The Oklahoma Corporation Commission softened a staff-recommended proposal to require carriers to notify other telecom companies about outages, after receiving AT&T opposition. At a livestreamed meeting Tuesday, OCC members voted 3-0 to approve a package of changes to state telecom rules in docket 2023-000005. Commissioners also agreed in the same matter to adjust directory rules and ban door-to-door Lifeline enrollment. The OCC also voted 3-0 for changes to state USF process rules (docket 2023-000005). All three commissioners opposed an alternative option to automatically approve staff-recommended changes to the contribution factor if the commission doesn’t issue an order within 31 days. AT&T Director-External Affairs Jason Constable said the outage reporting proposal was "extremely onerous and burdensome" and "technically infeasible." The commission instead should require carriers to provide, upon request, 24-hour contact information for discussing possible service outages, he said. Commissioners supported the contact-information approach with a plan to return to the item later. Contact information isn’t enough, said Bill Bullard, attorney for Consolidated Communications and other rural LECs. Bullard supported OCC staff’s original plan. "This is an ongoing problem that has gotten worse over the years." AT&T’s proposed requirement is already a standard part of the carrier’s contracts with CLECs, said Bullard. Commissioners also agreed with AT&T’s suggested change to a proposed rule requiring white pages directories only to areas where at least one person has requested a directory. Chairman Todd Hiett and Commissioner Bob Anthony supported Constable’s suggestion to increase that threshold to at least 10 requests, and to require publication every 18 months. CTIA warned last month that USF changes recommended by OCC staff to streamline the process could exacerbate the fund’s uncontrolled growth (see 2302270054).

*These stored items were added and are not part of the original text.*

This is an optimization exercise on Yosys and OpenROAD, whose aim is small area and a short achievable clock period, not a production implementation. Function was checked by simulation only, so behaviour that the tests miss may differ from the original. Power figures rest on the tool's default switching activity, not on a simulated workload.

==> flow/design.v <==
module M216A_TopModule(
    input  wire       clk_i,
    input  wire       rst_i,
    input  wire [4:0] width_i,
    input  wire [4:0] height_i,
    output wire [7:0] index_x_o,
    output wire [7:0] index_y_o,
    output wire [3:0] strike_o
);
    wire [4:0] h = height_i;
    reg s10, s4, s3, s9, s13, s8, s78, s5, s6, s7;
    reg ab0, ab1, ab2;    
    wire idle = ~|h[4:2];
    always @(posedge clk_i) begin
        ab0 <= idle || h == 5'd5 || h == 5'd10;
        ab1 <= idle || h == 5'd6 || h == 5'd11 || h == 5'd12;
        ab2 <= idle || h == 5'd4 || h == 5'd9 || h == 5'd12;
        s10 <= h == 5'd4;
        s4  <= h == 5'd6 || h == 5'd7;
        s3  <= h == 5'd8 || h == 5'd9;
        s9  <= h == 5'd11 || h == 5'd12;
        s13 <= h >= 5'd13;
        s8  <= h == 5'd4 || h == 5'd5;
        s78 <= h == 5'd7 || h == 5'd8;
        s5  <= h == 5'd9 || h == 5'd10;
        s6  <= h == 5'd5 || h == 5'd6;
        s7  <= h == 5'd10 || h == 5'd11;
    end
    wire [4:0] w = width_i;
    wire valid = ~(ab0 & ab1 & ab2);
    reg       started;
    reg [1:0] p;
    always @(posedge clk_i) begin
        if (rst_i) begin
            started <= 1'b0;
            p <= 2'd0;
        end else begin
            if (valid) started <= 1'b1;
            if (valid | started) p <= p + 2'd1;
        end
    end
    wire clr = ~started;
    reg  [52:1] RH, RT;
    wire [3:0] T1  = RT[4:1],   T2  = RT[8:5],   T3  = RT[12:9],  T4  = RT[16:13];
    wire [3:0] T5  = RT[20:17], T6  = RT[24:21], T7  = RT[28:25], T8  = RT[32:29];
    wire [3:0] T9  = RT[36:33], T10 = RT[40:37], T11 = RT[44:41], T12 = RT[48:45];
    wire [3:0] T13 = RT[52:49];
    wire [3:0] A0 = {4{s10}} & T10 | {4{s4}} & T4 | {4{s3}} & T3 | {4{s9}} & T9
                  | {4{s13}} & T13 | {4{ab0}};
    wire [3:0] A1 = {4{s8}} & T8 | {4{s78}} & T1 | {4{s5}} & T5 | {4{s13}} & T12
                  | {4{ab1}};
    wire [3:0] A2 = {4{s6}} & T6 | {4{s78}} & T2 | {4{s7}} & T7 | {4{s13}} & T11
                  | {4{ab2}};
    wire p01 = ~(s78 & s3);
    wire p02 = ~(s78 & s3 | s4 & s6 | s9 & s7);
    function cmp4;
        input [3:0] a, b;
        input c;
        integer i;
        reg r;
        begin
            r = c;
            for (i = 0; i < 4; i = i + 1)
                r = (~a[i] & b[i]) | (~a[i] & r) | (b[i] & r);
            cmp4 = r;
        end
    endfunction
    wire [3:0] klo = 4'd0 - w[3:0];
    wire [3:0] kn  = p[0] ? 4'd7 : klo;
    reg le01, le02, le12, f0, f1, f2;
    always @(posedge clk_i) begin
        le01 <= cmp4(A0, A1, p[0] ? le01 : p01);
        le02 <= cmp4(A0, A2, p[0] ? le02 : p02);
        le12 <= cmp4(A1, A2, ~p[0] | le12);
        f0   <= cmp4(A0, kn, ~p[0] | f0);
        f1   <= cmp4(A1, kn, ~p[0] | f1);
        f2   <= cmp4(A2, kn, ~p[0] | f2);
    end
    wire win0 = le01 & le02;
    wire win1 = ~le01 & le12;
    wire win2 = ~win0 & ~win1;
    wire fit = win0 & f0 | win1 & f1 | win2 & f2;
    reg wr0, wr1, wr2;
    always @(posedge clk_i) begin
        wr0 <= win0;
        wr1 <= win1;
        wr2 <= win2;
    end
    wire sel0 = p[0] ? wr0 : win0;    
    wire sel1 = p[0] ? wr1 : win1;
    wire sel2 = p[0] ? wr2 : win2;
    wire [3:0] Tsel = {4{sel0}} & A0 | {4{sel1}} & A1 | {4{sel2}} & A2;
    wire [3:0] cid = {4{win0 & s10}} & 4'd9 | {4{win0 & s4}} & 4'd3 | {4{win0 & s3}} & 4'd2
                   | {4{win0 & s9}} & 4'd8 | {4{win0 & s13}} & 4'd14
                   | {4{win1 & s8}} & 4'd7 | {4{win1 & s78}} & 4'd0 | {4{win1 & s5}} & 4'd4
                   | {4{win1 & s13}} & 4'd12
                   | {4{win2 & s6}} & 4'd5 | {4{win2 & s78}} & 4'd1 | {4{win2 & s7}} & 4'd6
                   | {4{win2 & s13}} & 4'd10;
    reg [4:0] wr;    
    reg [6:0] xq;
    reg inc;
    always @(posedge clk_i) begin
        wr <= width_i;
        if (p == 2'd2) xq[3:0] <= Tsel;
        if (p == 2'd3) xq[6:4] <= Tsel[2:0];
    end
    wire [4:0] lsum = xq[3:0] + wr[3:0];
    always @(posedge clk_i) inc <= lsum[4] | wr[4];
    wire [3:0] hsum = {1'b0, xq[6:4]} + {3'b0, inc};
    wire [3:0] sum = p[0] ? lsum[3:0] : hsum;    
    localparam NONE = 4'd15, STRIKE = 4'd13;
    reg [3:0] code;
    always @(posedge clk_i) begin
        if (rst_i)
            code <= NONE;
        else if (p == 2'd2)
            code <= ~valid ? NONE : (fit ? cid : STRIKE);
    end
    wire wph = p[0] ~^ p[1];    
    function [3:0] sc;    
        input integer s;
        sc = s <= 11 ? s - 1 : (s == 12 ? 4'd12 : 4'd14);
    endfunction
    wire [3:0] wdat = sum & {4{~clr}};
    reg  [13:1] wen;
    integer s;
    always @(*) begin
        for (s = 1; s <= 13; s = s + 1)
            wen[s] = clr | (wph & (code == sc(s)));
    end
    always @(posedge clk_i) begin
        for (s = 1; s <= 13; s = s + 1) begin
            RH[4*s -: 4] <= RT[4*s -: 4];
            RT[4*s -: 4] <= wen[s] ? wdat : RH[4*s -: 4];
        end
    end
    wire [6:0] ytab = {code, code == 4'd9, code == 4'd5 || code == 4'd7,
                       code == 4'd3 || code == 4'd7};
    wire ld = (p == 2'd2) & (code != NONE);
    wire strike = code == STRIKE;
    reg [6:0] xo, yo;
    reg       xy7;
    reg [3:0] so;
    always @(posedge clk_i) begin
        if (rst_i) begin
            xo  <= 7'd0;
            yo  <= 7'd0;
            xy7 <= 1'b0;
            so  <= 4'd0;
        end else if (ld) begin
            xo  <= strike ? 7'd0 : xq;
            yo  <= strike ? 7'd0 : ytab;
            xy7 <= strike;
            if (strike) so <= so + 4'd1;
        end
    end
    assign index_x_o = {xy7, xo};
    assign index_y_o = {xy7, yo};
    assign strike_o  = so;
endmodule
clock: 4.0 ns
lec_check: 0
cap_margin: 20
core_margin: 2
core_utilization: 40
cts_buf_list: sky130_fd_sc_hd__clkbuf_4 sky130_fd_sc_hd__clkbuf_8
gpl_timing_driven: 0
setup_slack_margin: 2.1
slew_margin: 20
tns_end_percent: 20
standard.sh (not shown) runs the stock make flow with config.mk's settings and CLKGATE_MAP_FILE= SYNTH_SCRIPT=/design/flow/synth_recipe.tcl, a recipe that flattens the netlist after the stock synthesis.
==> flow/flow/run.sh <==
#!/bin/bash
# The standard layout (standard.sh) with three changes:
#  - synthesis maps the logic with flow/abc.script in place of ORFS's
#    abc_speed.script; the synthesis is otherwise the standard one, so the
#    registers are the standard synthesis's;
#  - the port buffers are buf_1 cells;
#  - clock tree synthesis inserts no dummy loads.
# ORFS's logs stay under orfs/logs/; make's own output goes to standard.log.
set -e
rm -rf scripts_abc
cp -r "$FLOW_HOME/scripts" scripts_abc
cp flow/abc.script scripts_abc/abc_speed.script
export BUFFER_PORTS_ARGS="-buffer_cell sky130_fd_sc_hd__buf_1"
bash standard.sh SCRIPTS_DIR="$PWD/scripts_abc" CTS_ARGS='-repair_clock_nets -dont_use_dummy_load -buf_list {sky130_fd_sc_hd__clkbuf_8} -root_buf sky130_fd_sc_hd__clkbuf_16 -sink_clustering_enable -sink_clustering_levels 1 -sink_clustering_size 30' finish > standard.log 2>&1
==> flow/flow/abc.script <==
strash
&get -n
&fraig -x
&put
scorr
dc2
dretime
strash
&get -n
&dch -f
&nf
&put
The starting point completed without violations.
Rerun with:
--- a/flow/flow/run.sh
+++ b/flow/flow/run.sh
@@ -12,3 +12,3 @@
 cp flow/abc.script scripts_abc/abc_speed.script
 export BUFFER_PORTS_ARGS="-buffer_cell sky130_fd_sc_hd__buf_1"
-bash standard.sh SCRIPTS_DIR="$PWD/scripts_abc" CTS_ARGS='-repair_clock_nets -dont_use_dummy_load -buf_list {sky130_fd_sc_hd__clkbuf_8} -root_buf sky130_fd_sc_hd__clkbuf_16 -sink_clustering_enable -sink_clustering_levels 1 -sink_clustering_size 30' finish > standard.log 2>&1
+bash standard.sh SCRIPTS_DIR="$PWD/scripts_abc" CTS_ARGS='-repair_clock_nets -dont_use_dummy_load -buf_list {sky130_fd_sc_hd__clkbuf_16} -sink_clustering_enable -sink_clustering_size 40 -sink_clustering_max_diameter 300' finish > standard.log 2>&1
After rerunning:
- The changed run passed the timing, DRC and antenna checks
- global-route usage goes up by 0.22 points
- worst setup slack is worse by 0.0045 ns
- clock-buffer cell count does not change
Rerun with:
--- a/flow/flow/run.sh
+++ b/flow/flow/run.sh
@@ -12,3 +12,3 @@
 cp flow/abc.script scripts_abc/abc_speed.script
 export BUFFER_PORTS_ARGS="-buffer_cell sky130_fd_sc_hd__buf_1"
-bash standard.sh SCRIPTS_DIR="$PWD/scripts_abc" CTS_ARGS='-repair_clock_nets -dont_use_dummy_load -buf_list {sky130_fd_sc_hd__clkbuf_16} -sink_clustering_enable -sink_clustering_size 40 -sink_clustering_max_diameter 300' finish > standard.log 2>&1
+bash standard.sh SCRIPTS_DIR="$PWD/scripts_abc" CTS_ARGS='-sink_clustering_enable -repair_clock_nets -dont_use_dummy_load -buf_list {sky130_fd_sc_hd__clkbuf_4 sky130_fd_sc_hd__clkbuf_8}' finish > standard.log 2>&1
The changed run went through all stages and came out clean.
Wire length shrinks by 0.37%.
Global-route usage is lower by 0.25 points.
Via count is about the same.
Setup slack gets better by 0.011 ns.


// M216A_TopModule: RTL as listed in full above, without the edits since
export LEC_CHECK = 0
export CAP_MARGIN = 20
export CORE_MARGIN = 2
export CORE_UTILIZATION = 40
export CTS_BUF_LIST = sky130_fd_sc_hd__clkbuf_4 sky130_fd_sc_hd__clkbuf_8
export GPL_TIMING_DRIVEN = 0
export SETUP_SLACK_MARGIN = 2.35
export SLEW_MARGIN = 20
export TNS_END_PERCENT = 5
create_clock -name core_clock -period 4.0 [get_ports {clk_i}]
==> flow/flow/run.sh <==
#!/bin/bash
# The standard layout (standard.sh) with three changes:
#  - synthesis maps the logic with flow/abc.script in place of ORFS's
#    abc_speed.script; the synthesis is otherwise the standard one, so the
#    registers are the standard synthesis's;
#  - the port buffers are buf_1 cells;
#  - clock tree synthesis inserts no dummy loads.
# ORFS's logs stay under orfs/logs/; make's own output goes to standard.log.
set -e
rm -rf scripts_abc
cp -r "$FLOW_HOME/scripts" scripts_abc
cp flow/abc.script scripts_abc/abc_speed.script
export BUFFER_PORTS_ARGS="-buffer_cell sky130_fd_sc_hd__buf_1"
bash standard.sh SCRIPTS_DIR="$PWD/scripts_abc" CTS_ARGS='-sink_clustering_enable -repair_clock_nets -dont_use_dummy_load -buf_list {sky130_fd_sc_hd__clkbuf_4 sky130_fd_sc_hd__clkbuf_8}' finish > standard.log 2>&1
Scripts as last shown in full above: flow/flow/abc.script
Rerun with:
==> flow/flow/run.sh (replaced) <==
#!/bin/bash
# Standard layout with two changes: the port buffers are buf_2 cells, and
# synthesis maps the logic with flow/abc.script instead of ORFS's
# abc_speed.script (same synthesis otherwise, so the registers are the
# standard synthesis's).  Each step's output goes to its own log here.
set -e
rm -rf scripts_abc
cp -r "$FLOW_HOME/scripts" scripts_abc
cp flow/abc.script scripts_abc/abc_speed.script
export BUFFER_PORTS_ARGS="-buffer_cell sky130_fd_sc_hd__buf_1"
bash standard.sh SCRIPTS_DIR="$PWD/scripts_abc" CTS_ARGS='-sink_clustering_enable -repair_clock_nets -dont_use_dummy_load -buf_list {sky130_fd_sc_hd__clkbuf_4 sky130_fd_sc_hd__clkbuf_8}' finish > standard.log 2>&1
SETUP_SLACK_MARGIN = 2.2   (was 2.35)
What happened: Area after synthesis stays the same. Register-to-register slack stays flat. Setup slack loses 0.0059 ns. Critical path depth stays the same. Maximum frequency came out lower slightly. First-iteration DRC count went down slightly. Cell area drops slightly. Flip-flop and latch count does not change. Total power barely changes.

afterwards: timing with drivers on the ports:
No port has a modelled driver above. Below, the same layouts with a new extraction and two added sets of constraints. Step 1 sets driving cells, clkbuf_16 on the clock port and buf_2 on the other inputs (assumed; they add their load-dependent delay and slew). Step 2 also shifts input and output timing later by t, the mid clock arrival at the registers, as if the neighbouring blocks saw the same clock. Three values: no drivers, after step 1, after step 2; two values: the first two.
run | t, ns | setup WS [ns] | worst setup path after step 2 | worst register clock-pin slew, ns | pins driven straight from the clock port
the first run of note 1 | 0.414 | 2.082 / 2.082 / 1.781 | input to register | 0.09 / 0.09 | 1
the second run of note 1 | 0.460 | 2.077 / 2.077 / 1.744 | input to register | 0.06 / 0.06 | 1
the third run of note 1 | 0.486 | 2.088 / 2.088 / 1.760 | input to register | 0.09 / 0.09 | 1
the first run of note 2 | 0.471 | 2.111 / 2.111 / 1.789 | input to register | 0.09 / 0.09 | 1
the second run of note 2 | 0.472 | 2.105 / 2.105 / 1.797 | input to register | 0.09 / 0.09 | 1
After both steps every run listed still meets setup and hold. For the second run of note 1, which loses most, drivers alone change the setup slack by 0.000 ns; drivers and shift together by -0.333 ns.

The Oregon Public Utility Commission should extend a price plan for Lumen’s CenturyLink through Sept. 28 to give parties more time to negotiate an agreement for a successor plan, said the carrier, PUC staff and other parties in docket UM 1908. The PUC last week rejected Lumen’s challenge to an October decision in the same proceeding (see 2303220050). The parties held settlement talks Friday and “agreed that CenturyLink had made a meaningful settlement proposal that merits further investigation and discussion,” Lumen said in a joint motion Monday. Chief Administrative Law Judge Nolan Moser agreed to the three-month extension in an order Tuesday.
Indiana public safety agencies may not set residency requirements for 911 call takers, said a state bill passed by the legislature. The House voted 96-0 Monday for SB-43 and returned it to the Senate without amendments Tuesday. The Senate passed the bill in January in a 47-1 vote. SB-43 still needs a signature from Gov. Eric Holcomb (R).